### Directions for this task
Find the string "slave" in the records. Copy every line it appears in.

Saved entries
============================================================

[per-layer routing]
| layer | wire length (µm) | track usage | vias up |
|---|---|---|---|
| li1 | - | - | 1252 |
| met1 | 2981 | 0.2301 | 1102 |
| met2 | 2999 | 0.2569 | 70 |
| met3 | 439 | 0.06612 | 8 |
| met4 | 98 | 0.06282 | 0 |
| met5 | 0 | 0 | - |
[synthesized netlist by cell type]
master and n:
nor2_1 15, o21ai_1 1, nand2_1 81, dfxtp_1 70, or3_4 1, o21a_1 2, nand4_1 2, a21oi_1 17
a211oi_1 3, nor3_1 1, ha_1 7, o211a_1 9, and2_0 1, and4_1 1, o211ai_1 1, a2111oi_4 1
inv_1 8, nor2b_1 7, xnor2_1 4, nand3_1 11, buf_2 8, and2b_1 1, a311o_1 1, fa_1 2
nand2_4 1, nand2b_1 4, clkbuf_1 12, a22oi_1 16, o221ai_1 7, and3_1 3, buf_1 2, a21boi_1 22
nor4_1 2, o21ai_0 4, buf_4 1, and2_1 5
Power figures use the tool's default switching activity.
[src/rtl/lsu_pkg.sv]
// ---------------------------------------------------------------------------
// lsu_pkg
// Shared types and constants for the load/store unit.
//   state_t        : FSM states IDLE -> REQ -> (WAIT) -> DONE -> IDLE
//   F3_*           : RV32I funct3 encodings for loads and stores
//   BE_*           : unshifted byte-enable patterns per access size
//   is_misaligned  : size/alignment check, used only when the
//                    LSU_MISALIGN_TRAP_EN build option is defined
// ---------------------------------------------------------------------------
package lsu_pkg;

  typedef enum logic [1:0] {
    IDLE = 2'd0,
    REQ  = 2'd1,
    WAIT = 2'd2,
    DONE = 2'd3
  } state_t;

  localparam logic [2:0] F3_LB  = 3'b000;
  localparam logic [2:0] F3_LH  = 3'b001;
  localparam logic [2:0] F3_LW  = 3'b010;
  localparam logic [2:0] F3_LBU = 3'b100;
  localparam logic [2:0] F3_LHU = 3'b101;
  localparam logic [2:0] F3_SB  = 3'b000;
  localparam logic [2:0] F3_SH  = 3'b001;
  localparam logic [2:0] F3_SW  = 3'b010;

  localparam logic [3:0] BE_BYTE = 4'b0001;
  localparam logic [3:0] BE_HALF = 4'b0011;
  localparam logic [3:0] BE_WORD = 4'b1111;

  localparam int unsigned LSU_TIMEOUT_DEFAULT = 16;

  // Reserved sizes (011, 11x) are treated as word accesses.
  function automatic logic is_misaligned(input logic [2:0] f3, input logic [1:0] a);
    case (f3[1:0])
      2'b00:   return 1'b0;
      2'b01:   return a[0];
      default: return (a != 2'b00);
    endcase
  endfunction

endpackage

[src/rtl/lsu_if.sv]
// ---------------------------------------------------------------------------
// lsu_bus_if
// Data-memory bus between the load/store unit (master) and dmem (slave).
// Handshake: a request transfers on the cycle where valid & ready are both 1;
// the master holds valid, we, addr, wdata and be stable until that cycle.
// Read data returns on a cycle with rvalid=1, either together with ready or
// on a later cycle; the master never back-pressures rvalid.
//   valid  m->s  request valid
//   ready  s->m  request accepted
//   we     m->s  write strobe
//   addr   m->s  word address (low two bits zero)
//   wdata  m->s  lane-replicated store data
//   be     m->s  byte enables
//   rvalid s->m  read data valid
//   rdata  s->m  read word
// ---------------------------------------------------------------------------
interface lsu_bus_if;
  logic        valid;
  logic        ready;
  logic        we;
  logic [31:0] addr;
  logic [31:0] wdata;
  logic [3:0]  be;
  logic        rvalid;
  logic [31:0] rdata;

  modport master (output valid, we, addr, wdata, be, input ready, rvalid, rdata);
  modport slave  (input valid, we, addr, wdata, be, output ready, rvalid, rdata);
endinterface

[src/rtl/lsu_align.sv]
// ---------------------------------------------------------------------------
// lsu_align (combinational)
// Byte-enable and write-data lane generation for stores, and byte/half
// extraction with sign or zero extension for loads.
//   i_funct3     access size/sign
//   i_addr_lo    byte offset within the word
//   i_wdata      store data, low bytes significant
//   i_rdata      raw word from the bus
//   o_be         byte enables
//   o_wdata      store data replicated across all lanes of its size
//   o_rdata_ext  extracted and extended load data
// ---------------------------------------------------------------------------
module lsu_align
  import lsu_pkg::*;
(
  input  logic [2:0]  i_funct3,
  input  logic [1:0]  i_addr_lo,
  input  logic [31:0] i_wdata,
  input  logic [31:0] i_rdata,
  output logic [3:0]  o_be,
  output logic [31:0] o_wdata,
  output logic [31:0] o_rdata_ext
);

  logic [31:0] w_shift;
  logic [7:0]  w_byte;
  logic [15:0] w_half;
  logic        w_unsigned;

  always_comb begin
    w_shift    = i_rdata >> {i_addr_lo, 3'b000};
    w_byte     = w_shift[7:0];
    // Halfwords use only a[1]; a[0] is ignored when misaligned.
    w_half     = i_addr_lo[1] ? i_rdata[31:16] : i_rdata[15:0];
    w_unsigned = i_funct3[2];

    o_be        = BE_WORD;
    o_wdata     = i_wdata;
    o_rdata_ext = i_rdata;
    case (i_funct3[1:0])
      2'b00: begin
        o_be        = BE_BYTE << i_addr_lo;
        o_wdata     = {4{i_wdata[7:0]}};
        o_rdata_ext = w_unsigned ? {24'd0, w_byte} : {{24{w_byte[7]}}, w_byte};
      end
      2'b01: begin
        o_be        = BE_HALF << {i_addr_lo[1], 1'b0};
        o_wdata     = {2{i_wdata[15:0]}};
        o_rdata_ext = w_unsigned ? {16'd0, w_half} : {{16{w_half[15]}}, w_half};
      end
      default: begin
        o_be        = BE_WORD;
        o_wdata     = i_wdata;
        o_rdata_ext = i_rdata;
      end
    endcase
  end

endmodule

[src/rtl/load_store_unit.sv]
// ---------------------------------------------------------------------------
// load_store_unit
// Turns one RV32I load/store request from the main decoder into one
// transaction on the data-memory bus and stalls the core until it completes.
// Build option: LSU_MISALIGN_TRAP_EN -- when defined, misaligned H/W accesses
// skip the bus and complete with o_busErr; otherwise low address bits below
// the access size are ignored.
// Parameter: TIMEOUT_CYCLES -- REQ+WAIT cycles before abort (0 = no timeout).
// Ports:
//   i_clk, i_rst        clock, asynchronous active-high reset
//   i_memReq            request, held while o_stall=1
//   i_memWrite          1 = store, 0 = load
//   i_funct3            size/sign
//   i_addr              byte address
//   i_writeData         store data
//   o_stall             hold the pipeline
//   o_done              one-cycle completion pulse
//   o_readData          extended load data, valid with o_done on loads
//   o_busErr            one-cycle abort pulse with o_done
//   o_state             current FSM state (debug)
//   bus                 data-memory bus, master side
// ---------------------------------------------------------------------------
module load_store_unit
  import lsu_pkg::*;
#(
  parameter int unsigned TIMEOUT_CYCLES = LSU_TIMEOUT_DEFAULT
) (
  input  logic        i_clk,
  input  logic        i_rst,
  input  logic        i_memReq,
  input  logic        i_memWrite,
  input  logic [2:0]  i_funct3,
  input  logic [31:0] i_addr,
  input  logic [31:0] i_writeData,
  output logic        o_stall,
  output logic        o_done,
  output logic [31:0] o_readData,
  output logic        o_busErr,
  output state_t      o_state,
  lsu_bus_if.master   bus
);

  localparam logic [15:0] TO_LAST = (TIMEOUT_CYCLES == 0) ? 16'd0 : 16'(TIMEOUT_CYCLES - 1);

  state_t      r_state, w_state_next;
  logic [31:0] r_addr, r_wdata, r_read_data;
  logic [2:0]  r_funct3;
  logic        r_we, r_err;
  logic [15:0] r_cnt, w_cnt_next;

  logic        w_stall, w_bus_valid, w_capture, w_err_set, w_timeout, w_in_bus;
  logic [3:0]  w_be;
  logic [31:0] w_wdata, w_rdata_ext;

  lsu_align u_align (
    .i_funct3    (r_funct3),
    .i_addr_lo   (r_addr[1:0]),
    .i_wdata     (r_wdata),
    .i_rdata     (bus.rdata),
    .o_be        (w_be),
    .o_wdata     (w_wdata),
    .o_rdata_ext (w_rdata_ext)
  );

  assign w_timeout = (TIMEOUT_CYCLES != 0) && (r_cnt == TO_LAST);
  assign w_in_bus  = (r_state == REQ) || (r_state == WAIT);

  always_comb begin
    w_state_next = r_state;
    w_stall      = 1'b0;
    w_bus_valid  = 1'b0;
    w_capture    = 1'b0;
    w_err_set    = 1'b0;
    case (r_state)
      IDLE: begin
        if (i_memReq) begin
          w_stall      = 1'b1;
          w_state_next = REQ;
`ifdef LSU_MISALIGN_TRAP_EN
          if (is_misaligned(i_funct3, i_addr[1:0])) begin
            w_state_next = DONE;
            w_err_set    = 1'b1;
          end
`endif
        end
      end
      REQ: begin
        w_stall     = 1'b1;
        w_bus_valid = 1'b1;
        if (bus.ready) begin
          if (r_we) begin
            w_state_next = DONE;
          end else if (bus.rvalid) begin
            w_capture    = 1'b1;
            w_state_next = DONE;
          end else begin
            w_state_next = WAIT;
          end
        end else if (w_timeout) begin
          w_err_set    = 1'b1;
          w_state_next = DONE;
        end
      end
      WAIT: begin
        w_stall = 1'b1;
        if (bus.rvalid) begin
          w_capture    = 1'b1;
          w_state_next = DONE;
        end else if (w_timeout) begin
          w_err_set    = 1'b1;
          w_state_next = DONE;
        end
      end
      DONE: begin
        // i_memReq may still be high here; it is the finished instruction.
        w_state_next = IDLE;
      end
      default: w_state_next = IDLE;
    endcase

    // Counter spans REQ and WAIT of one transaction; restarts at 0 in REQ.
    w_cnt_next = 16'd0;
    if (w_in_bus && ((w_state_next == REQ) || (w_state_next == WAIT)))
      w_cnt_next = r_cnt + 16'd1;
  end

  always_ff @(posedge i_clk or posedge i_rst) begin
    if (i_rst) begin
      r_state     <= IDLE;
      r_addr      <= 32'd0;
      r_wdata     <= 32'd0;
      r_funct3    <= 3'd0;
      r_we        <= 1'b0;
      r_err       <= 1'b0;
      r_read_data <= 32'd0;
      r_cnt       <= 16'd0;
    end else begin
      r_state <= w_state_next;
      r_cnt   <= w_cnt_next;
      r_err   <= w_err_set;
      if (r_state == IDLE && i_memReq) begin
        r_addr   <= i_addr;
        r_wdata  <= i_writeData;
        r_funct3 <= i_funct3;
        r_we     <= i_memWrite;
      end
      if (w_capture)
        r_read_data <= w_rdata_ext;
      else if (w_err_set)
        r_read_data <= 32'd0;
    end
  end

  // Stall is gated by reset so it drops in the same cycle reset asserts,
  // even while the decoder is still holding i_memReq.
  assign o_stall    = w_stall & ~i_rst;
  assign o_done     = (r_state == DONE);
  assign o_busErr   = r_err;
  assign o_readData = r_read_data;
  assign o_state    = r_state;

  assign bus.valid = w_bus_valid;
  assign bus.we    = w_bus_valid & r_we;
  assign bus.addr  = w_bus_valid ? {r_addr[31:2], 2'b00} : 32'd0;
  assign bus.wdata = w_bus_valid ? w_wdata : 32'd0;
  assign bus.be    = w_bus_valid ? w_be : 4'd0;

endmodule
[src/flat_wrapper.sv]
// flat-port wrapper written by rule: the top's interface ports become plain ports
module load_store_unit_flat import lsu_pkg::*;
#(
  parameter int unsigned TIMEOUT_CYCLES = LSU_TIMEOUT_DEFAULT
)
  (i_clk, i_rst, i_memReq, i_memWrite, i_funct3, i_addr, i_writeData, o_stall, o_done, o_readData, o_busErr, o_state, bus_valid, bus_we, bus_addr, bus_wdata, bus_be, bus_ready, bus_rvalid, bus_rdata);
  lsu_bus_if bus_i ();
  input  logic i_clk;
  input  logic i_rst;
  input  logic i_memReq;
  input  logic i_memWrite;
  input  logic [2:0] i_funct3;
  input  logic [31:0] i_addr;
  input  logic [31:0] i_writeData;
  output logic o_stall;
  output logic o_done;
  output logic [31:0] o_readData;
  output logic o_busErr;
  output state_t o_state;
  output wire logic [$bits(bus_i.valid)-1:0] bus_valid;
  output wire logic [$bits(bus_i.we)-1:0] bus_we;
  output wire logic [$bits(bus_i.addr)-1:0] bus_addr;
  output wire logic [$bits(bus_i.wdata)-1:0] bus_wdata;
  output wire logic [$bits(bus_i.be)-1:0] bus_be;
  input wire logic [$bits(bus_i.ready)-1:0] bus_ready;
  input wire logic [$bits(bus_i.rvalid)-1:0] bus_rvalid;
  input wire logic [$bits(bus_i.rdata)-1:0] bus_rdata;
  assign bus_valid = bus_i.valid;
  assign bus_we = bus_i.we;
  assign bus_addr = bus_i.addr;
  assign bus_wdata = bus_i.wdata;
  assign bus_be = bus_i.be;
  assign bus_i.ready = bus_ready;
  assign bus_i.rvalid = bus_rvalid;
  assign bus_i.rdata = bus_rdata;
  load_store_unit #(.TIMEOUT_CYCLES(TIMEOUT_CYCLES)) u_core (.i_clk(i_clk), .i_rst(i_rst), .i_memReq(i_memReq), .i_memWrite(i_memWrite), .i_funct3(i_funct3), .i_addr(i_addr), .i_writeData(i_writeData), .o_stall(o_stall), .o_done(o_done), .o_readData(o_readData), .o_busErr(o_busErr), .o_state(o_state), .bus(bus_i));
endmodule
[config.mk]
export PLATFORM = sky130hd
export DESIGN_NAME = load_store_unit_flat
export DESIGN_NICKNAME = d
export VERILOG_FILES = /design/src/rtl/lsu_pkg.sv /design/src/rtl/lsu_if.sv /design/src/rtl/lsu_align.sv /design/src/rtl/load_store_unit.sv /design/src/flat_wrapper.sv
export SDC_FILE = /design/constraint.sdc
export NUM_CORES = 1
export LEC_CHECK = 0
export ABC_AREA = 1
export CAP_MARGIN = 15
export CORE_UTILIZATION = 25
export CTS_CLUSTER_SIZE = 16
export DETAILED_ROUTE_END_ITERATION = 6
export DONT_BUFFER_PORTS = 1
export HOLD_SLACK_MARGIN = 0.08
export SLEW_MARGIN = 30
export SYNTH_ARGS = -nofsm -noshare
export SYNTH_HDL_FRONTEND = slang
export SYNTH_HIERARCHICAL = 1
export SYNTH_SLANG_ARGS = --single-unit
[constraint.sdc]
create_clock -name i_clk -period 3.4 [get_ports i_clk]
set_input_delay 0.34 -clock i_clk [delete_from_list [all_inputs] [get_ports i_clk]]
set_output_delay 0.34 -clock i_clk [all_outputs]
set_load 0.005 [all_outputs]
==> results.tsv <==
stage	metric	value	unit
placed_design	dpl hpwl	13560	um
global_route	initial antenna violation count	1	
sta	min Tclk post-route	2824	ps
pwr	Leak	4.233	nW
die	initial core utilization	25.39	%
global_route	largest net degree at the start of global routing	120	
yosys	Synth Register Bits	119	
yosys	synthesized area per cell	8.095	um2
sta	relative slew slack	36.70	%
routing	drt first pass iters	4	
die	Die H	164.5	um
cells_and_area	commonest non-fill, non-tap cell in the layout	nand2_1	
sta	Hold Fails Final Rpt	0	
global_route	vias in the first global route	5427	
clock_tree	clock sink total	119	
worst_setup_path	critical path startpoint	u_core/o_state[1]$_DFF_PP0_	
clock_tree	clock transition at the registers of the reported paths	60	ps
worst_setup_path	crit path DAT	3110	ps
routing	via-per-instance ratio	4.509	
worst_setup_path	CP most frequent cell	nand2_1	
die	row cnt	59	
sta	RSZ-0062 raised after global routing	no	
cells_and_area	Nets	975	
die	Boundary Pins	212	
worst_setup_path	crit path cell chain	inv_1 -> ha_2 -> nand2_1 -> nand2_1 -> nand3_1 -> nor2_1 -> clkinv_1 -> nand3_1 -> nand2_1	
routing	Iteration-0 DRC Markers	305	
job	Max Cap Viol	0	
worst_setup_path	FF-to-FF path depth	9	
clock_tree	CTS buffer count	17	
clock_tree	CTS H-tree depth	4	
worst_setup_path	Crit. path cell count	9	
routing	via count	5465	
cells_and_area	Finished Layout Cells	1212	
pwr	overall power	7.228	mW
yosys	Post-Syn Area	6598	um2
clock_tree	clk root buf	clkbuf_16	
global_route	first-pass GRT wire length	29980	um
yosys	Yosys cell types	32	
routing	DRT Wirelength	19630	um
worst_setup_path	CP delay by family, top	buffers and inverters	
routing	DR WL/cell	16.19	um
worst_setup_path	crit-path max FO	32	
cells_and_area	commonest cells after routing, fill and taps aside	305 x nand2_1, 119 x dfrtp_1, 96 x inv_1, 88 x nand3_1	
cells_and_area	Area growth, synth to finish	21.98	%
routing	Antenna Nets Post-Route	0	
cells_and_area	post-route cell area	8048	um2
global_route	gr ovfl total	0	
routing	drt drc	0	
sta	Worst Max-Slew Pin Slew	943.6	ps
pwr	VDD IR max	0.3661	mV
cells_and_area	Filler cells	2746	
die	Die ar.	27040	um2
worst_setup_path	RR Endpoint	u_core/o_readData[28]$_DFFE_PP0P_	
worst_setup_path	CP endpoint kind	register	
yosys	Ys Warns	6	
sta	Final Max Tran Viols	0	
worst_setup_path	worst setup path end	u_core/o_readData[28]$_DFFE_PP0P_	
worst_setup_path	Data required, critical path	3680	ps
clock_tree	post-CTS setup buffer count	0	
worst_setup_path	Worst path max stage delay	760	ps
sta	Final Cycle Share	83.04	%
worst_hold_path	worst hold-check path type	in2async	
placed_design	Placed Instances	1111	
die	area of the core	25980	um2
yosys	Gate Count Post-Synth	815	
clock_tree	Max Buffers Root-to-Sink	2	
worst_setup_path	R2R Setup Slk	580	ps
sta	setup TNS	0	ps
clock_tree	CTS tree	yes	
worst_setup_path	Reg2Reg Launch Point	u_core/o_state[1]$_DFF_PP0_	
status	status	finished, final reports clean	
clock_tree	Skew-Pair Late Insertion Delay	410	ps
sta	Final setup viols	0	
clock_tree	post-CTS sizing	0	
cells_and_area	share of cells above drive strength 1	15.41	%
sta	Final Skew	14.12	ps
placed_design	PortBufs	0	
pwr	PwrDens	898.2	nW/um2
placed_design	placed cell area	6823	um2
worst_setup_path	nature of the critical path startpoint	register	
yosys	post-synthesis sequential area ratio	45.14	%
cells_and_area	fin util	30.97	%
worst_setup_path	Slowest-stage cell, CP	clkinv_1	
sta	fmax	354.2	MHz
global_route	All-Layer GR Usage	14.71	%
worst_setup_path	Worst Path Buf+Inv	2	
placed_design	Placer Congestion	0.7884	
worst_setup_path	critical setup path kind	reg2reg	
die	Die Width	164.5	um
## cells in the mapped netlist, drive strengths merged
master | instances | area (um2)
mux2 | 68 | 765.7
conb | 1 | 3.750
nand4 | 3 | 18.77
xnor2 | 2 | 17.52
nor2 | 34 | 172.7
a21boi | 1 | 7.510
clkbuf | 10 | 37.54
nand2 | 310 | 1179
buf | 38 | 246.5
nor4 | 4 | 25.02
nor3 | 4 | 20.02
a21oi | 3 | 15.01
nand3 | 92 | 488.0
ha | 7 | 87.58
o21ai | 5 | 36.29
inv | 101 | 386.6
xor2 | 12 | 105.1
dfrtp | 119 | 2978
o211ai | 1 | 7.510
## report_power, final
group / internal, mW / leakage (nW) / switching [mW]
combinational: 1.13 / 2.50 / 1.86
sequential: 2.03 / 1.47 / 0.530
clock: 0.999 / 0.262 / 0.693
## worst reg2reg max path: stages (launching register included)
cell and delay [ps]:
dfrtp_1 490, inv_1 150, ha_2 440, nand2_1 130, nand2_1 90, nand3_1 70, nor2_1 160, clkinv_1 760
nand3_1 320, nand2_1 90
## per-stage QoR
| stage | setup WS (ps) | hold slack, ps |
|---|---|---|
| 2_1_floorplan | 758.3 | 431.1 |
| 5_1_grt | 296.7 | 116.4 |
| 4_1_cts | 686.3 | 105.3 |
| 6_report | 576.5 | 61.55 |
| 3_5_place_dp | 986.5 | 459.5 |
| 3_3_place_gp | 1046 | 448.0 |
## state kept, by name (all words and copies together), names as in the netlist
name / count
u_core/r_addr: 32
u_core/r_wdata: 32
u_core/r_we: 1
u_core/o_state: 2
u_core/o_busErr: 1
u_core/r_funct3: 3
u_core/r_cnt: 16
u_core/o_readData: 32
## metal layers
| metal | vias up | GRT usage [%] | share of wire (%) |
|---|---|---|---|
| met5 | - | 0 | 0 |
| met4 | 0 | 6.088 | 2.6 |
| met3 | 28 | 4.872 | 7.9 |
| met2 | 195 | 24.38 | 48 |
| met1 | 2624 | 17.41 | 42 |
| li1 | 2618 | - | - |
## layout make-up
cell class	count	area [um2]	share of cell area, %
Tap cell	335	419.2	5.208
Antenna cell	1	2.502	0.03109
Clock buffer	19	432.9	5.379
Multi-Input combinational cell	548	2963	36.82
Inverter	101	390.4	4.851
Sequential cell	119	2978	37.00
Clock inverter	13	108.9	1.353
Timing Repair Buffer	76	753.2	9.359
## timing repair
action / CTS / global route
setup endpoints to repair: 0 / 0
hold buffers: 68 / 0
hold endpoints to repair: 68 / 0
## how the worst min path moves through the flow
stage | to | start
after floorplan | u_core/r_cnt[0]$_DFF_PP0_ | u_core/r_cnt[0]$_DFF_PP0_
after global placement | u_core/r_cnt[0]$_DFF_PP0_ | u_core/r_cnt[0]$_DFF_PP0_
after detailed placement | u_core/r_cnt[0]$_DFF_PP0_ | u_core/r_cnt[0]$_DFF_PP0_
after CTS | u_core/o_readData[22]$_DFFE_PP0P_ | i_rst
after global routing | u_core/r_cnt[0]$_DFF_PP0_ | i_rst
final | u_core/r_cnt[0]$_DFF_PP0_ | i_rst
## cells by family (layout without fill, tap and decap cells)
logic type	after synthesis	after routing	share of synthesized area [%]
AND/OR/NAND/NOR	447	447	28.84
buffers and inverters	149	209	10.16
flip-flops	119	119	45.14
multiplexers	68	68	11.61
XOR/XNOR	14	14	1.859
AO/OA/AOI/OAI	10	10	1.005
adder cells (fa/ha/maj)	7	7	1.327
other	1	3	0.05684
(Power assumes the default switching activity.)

============================================================

### Solution for this exercise
// Data-memory bus between the load/store unit (master) and dmem (slave).
  modport slave  (input valid, we, addr, wdata, be, output ready, rvalid, rdata);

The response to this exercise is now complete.